Mac McMillan, CEO, CynergisTek, and Chair, HIMSS Privacy & Security Policy Task Force
Here are some red-alert warning signs.
• If you still have mobile devices or media that is unencrypted.
• If you are still reactively auditing and monitoring user activity.
• If you don’t have a current risk analysis that includes third-party risks.
• If you can’t actively account for where your ePHI is located and where it is being sent.
• If you still have not established an information security position and budgeted for security.
Rich Temple, National Practice Director, Beacon Partners
Here are some additional red-alert warning signs.
• Lack of defined governance on defining and responding to a breach.
• Lack of a proactive approach to ferreting out potential inappropriate accesses to data. Many organizations wait until someone reports something suspicious, as opposed to using tools that can seek out unusual patterns of data access.
• Lack of an engaged chief security officer and chief privacy officer.
Steve Matheson, North American Vice President of Sales, BridgeHead Software
Here are some red-flag signals present in nearly every healthcare system:
• Hospital IT infrastructure includes a mix of personal and professional devices that allow businesses and clinical people to view hospital data.
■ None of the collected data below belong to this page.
Background: an optimization exercise with open tools, aiming at small area, a short achievable clock period and few clock cycles per item. Do not read the settings as production practice.
Function was checked by simulation only, so behaviour that the tests miss may differ from the original.
No activity file was given, so power comes from the tool's default toggle rates.

Design vertex_fetch_index_cache, start of the top module:
module vertex_fetch_index_cache (
  input  logic         clk_i,
  input  logic         rst_ni,
  input  logic         psel,
  input  logic         penable,
  input  logic         pwrite,
  input  logic [3:0]   paddr,
  input  logic [31:0]  pwdata,
  output logic [31:0]  prdata,
  output logic         pready,
  input  logic         s_axis_tvalid,
  output logic         s_axis_tready,
  input  logic [159:0] s_axis_tdata,
  input  logic         s_axis_tuser,
  input  logic         s_axis_tlast,
  output logic         m_axis_tvalid,
  input  logic         m_axis_tready,
  output logic [87:0]  m_axis_tdata,
  output logic         m_axis_tuser,
  output logic         m_axis_tlast
);
export LEC_CHECK = 0
export CAP_MARGIN = 20
export CORE_MARGIN = 2
export CORE_UTILIZATION = 40
export SLEW_MARGIN = 20
create_clock -name core_clock -period 9.5 [get_ports {clk_i}]
standard.sh (not shown) runs the stock make flow with config.mk's settings and CLKGATE_MAP_FILE= SYNTH_SCRIPT=/design/flow/synth_recipe.tcl, a recipe that flattens the netlist after the stock synthesis.
==> flow/flow/run.sh <==
#!/bin/bash
# The standard layout (the standard.sh, standard synthesis unchanged), with
# two layout knobs: repair_timing aims for a larger setup margin, and the port
# buffers are plain buffers instead of the delay cells buffer_ports picks.
# Constraints (clock period, I/O delays, loads) are the standard flow's, untouched.
set -euo pipefail
bash standard.sh \
  SETUP_SLACK_MARGIN=${MARGIN:-6.0} \
  "BUFFER_PORTS_ARGS=-buffer_cell sky130_fd_sc_hd__buf_2" \
  finish > make_finish.log 2>&1
The baseline produced a layout that fails on antenna violations.
Testbench counts at the start, summed over its fixed seeds: cycles 64,530, vertices 22,812.
Rerun with:
--- a/flow/config.mk
+++ b/flow/config.mk
@@ -10,2 +10,3 @@
 export CORE_UTILIZATION = 40
+export CTS_BUF_LIST = sky130_fd_sc_hd__clkbuf_8
 export SLEW_MARGIN = 20
What happened:
- With this change the flow ran to the end with no violations
- flip-flop and latch count does not change
- register-to-register slack degrades by 0.05 ns
- design area fell by 0.38%


Another version of the RTL of vertex_fetch_index_cache (not shown whole).
Size in the first run: roughly 12000 cells after synthesis, ~4100 flip-flops, ~0.18 mm^2 of cells after synthesis.
clock: 9.5 ns
lec_check: 0
cap_margin: 20
core_margin: 2
core_utilization: 55
cts_cluster_diameter: 100
cts_cluster_size: 30
slew_margin: 20
==> flow/flow/run.sh <==
#!/bin/bash
# The standard layout (the standard.sh, standard synthesis unchanged), with
# two layout knobs: repair_timing aims for a larger setup margin, and the port
# buffers are plain buffers instead of the delay cells buffer_ports picks.
# Constraints (clock period, I/O delays, loads) are the standard flow's, untouched.
set -euo pipefail
bash standard.sh \
  SETUP_SLACK_MARGIN=${MARGIN:-5.8} \
  "BUFFER_PORTS_ARGS=-buffer_cell sky130_fd_sc_hd__buf_2" \
  finish > make_finish.log 2>&1
The first run finished with timing, DRC and antenna clean.
Testbench counts at the start, summed over its fixed seeds: cycles 64,530, vertices 22,812.
Edit:
--- a/flow/flow/run.sh
+++ b/flow/flow/run.sh
@@ -7,3 +7,3 @@
 bash standard.sh \
-  SETUP_SLACK_MARGIN=${MARGIN:-5.8} \
+  SETUP_SLACK_MARGIN=${MARGIN:-5.9} \
   "BUFFER_PORTS_ARGS=-buffer_cell sky130_fd_sc_hd__buf_2" \
--- a/flow/config.mk
+++ b/flow/config.mk
@@ -9,3 +9,3 @@
 export CORE_MARGIN = 2
-export CORE_UTILIZATION = 55
+export CORE_UTILIZATION = 40
 export CTS_CLUSTER_DIAMETER = 100
Effect: Wire length came out higher by 6.7%. Total power came out higher by 3.3%. Fmax came out higher by 1.9%. Design area came out higher by 2.5%.
Edit:
--- a/flow/flow/run.sh
+++ b/flow/flow/run.sh
@@ -7,3 +7,3 @@
 bash standard.sh \
-  SETUP_SLACK_MARGIN=${MARGIN:-5.9} \
+  SETUP_SLACK_MARGIN=${MARGIN:-5.7} \
   "BUFFER_PORTS_ARGS=-buffer_cell sky130_fd_sc_hd__buf_2" \
=> Maximum frequency goes down by 2.8%. Global-route usage goes down by 1.7 points. Final area goes down by 2.0%. Setup slack degrades by 110 ps. Wire length goes down by 8.0%. Count of clock-buffer cells in the layout goes down by 12. Sequential share of layout area goes up by 1.2 points. Sequential cell count stays the same. Synthesized area is unchanged. Sequential power barely changes. Non-clock buffer count goes down by 168.


Setup of build 46:
vertex_fetch_index_cache, a different RTL version from the one above (not shown whole).
Size: ~12,000 cells after synthesis, about 4,100 flip-flops, ~330 I/O pins.
clock: 9.5 ns
lec_check: 0
cap_margin: 20
core_margin: 2
core_utilization: 40
setup_slack_margin: 5
slew_margin: 20
run.sh (not shown) runs the stock make flow with config.mk's settings and CLKGATE_MAP_FILE= SYNTH_SCRIPT=/design/flow/synth_recipe.tcl, a recipe that flattens the netlist after the stock synthesis.
Stock flow here: none of the scripts above is used.
Testbench counts of build 46, summed over its fixed seeds: cycles 64,498, vertices 22,812.
Input changes introduced in build 52 (baseline for comparison: build 46):
# build 46
export LEC_CHECK = 0
export CAP_MARGIN = 20
export CORE_MARGIN = 2
export CORE_UTILIZATION = 40
export SETUP_SLACK_MARGIN = 5
export SLEW_MARGIN = 20
create_clock -name core_clock -period 9.5 [get_ports {clk_i}]
# build 52
export LEC_CHECK = 0
export CAP_MARGIN = 20
export CORE_MARGIN = 2
export CORE_UTILIZATION = 40
export SLEW_MARGIN = 20
create_clock -name core_clock -period 9.5 [get_ports {clk_i}]
==> flow/flow/run.sh (new file) <==
#!/bin/bash
# The standard layout (the standard.sh, standard synthesis unchanged), with
# two layout knobs: repair_timing aims for a larger setup margin, and the port
# buffers are plain buffers instead of the delay cells buffer_ports picks.
# Constraints (clock period, I/O delays, loads) are the standard flow's, untouched.
set -euo pipefail
bash standard.sh \
  SETUP_SLACK_MARGIN=${MARGIN:-6} \
  "BUFFER_PORTS_ARGS=-buffer_cell sky130_fd_sc_hd__buf_2" \
  finish > make_finish.log 2>&1
==> flow/standard.sh (new file) <==
#!/bin/bash
# synth_recipe.tcl (not shown) runs the flow's synth.tcl, then flattens the netlist and writes it again
# the make line also repeats each setting of config.mk as NAME=value (left out here)
make -C /OpenROAD-flow-scripts/flow DESIGN_CONFIG=/design/flow/config.mk WORK_HOME=/design/flow/orfs CLKGATE_MAP_FILE= SYNTH_SCRIPT=/design/flow/synth_recipe.tcl "${@:-finish}"
removed: flow/run.sh
--- outcome ---
- Sort build 46 and build 52 by slew at the pin closest to its max-slew limit, ascending, and build 52 comes first.
- In the metrics for build 46 and build 52, the one carrying the higher routed wire length is build 52.
- In the tables for build 46 and build 52, overall track demand over capacity in global routing reads lower with build 46.
- The fraction of standard cell area in multi-input logic on build 52 is in line with that on build 46.
- Build 46 → build 52: worst-skew pair later-pin latency rose 0.02 ns; routed length per instance rose 4.4 µm; weighted congestion reported at the end of routability-driven placement about even; signed area change from the synthesized netlist to the final layout rose 9.2 points.
- Worst-case hold slack across build 46 and build 52: no real change.
- Build 52 vs build 46 — overall power climbed by more than 10%
Setup changes, build 52 to build 13
==> flow/run.sh (new file) <==
#!/bin/bash
# synth_recipe.tcl (not shown) runs the flow's synth.tcl, then flattens the netlist and writes it again
# the make line also repeats each setting of config.mk as NAME=value (left out here)
make -C /OpenROAD-flow-scripts/flow DESIGN_CONFIG=/design/flow/config.mk WORK_HOME=/design/flow/orfs CLKGATE_MAP_FILE= SYNTH_SCRIPT=/design/flow/synth_recipe.tcl finish
removed: flow/flow/run.sh
removed: flow/standard.sh
Findings:
- Build 13 vs build 52 on fraction of cell area in non-clock buffers: build 13 is the lower one.
- From build 52 to build 13, part of the Yosys area used for sequential elements did not move at all.
- Build 13 ended with less number of standard cells in the final layout excluding fillers than build 52.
• Multiple third parties must have access to information from your IT systems – billing companies, collections agencies, pharmacies and even software and IT vendors.
• Environments in the hospital or healthcare system have a mix of records in both electronic and non-electronic formats.
Sam Curry, Chief Technology Officer, Identity and Data Protection, RSA, The Security Division, EMC Corp.
While it is critical for the healthcare industry to adopt new technologies, security must remain a top priority. Today, healthcare organizations face extreme penalties for non-compliance with regulations like the HIPAA Omnibus Rule. Yet, compliance should be a byproduct of a good security strategy, not the guidance for it. I fear that many organizations are still using these regulations to direct their security strategy, which will ensure they fall short as new technologies continue to become mainstream. Sometimes to be forward thinking, we must go back to the basics.
Authentication, access controls and data protection are three fundamental pillars of any security strategy and need to be addressed before any organization can start to engage in newer technology trends. Consider the details:
Multi-factor authentication: One of the most foundational security principles is multi-factor authentication. It always surprises me that authentication continues to be one of the lowest priorities for technology investments by healthcare organizations. Multi-factor authentication has to be two-fold (internal and external), and it has to be thought of as a long-term framework due to the growing number of Web portals for patients. It’s not just about building something and standing up a wall, but rather authentication should be risk based, intelligence driven and able to learn new patterns of user behavior so that it can adapt to changing risk levels.Role-based access controls:
Role-based access controls are one of the other inarguable security principles that may fall as a low priority for healthcare organizations. As more people are connecting from more types of devices and with more applications than ever before, these controls need to be a top priority. Role-based access controls are often (understandably) more difficult to deploy than multi-factor authentication. Once these are applied properly, you can start to build normative patterns for how people access information and from where – laying the foundation to apply intelligence-driven principles that monitor how roles shift over time and adjust policies accordingly.
Data protection: Another major challenge facing healthcare organizations is data protection. The reaction by some healthcare organizations to prevent data loss is to encrypt everything – from the endpoint to the application level. This is simply not a feasible strategy. Newer technologies like tokenization can help. Tokenization works by taking sensitive, fixed-format data (i.e., account numbers, birth dates or Social Security numbers) and replacing it with a string of random characters. Similar to a brokering system, the tokenized value is used as the placeholder. When the real information is needed, the broker retrieves it, which eliminates the need for keys all together.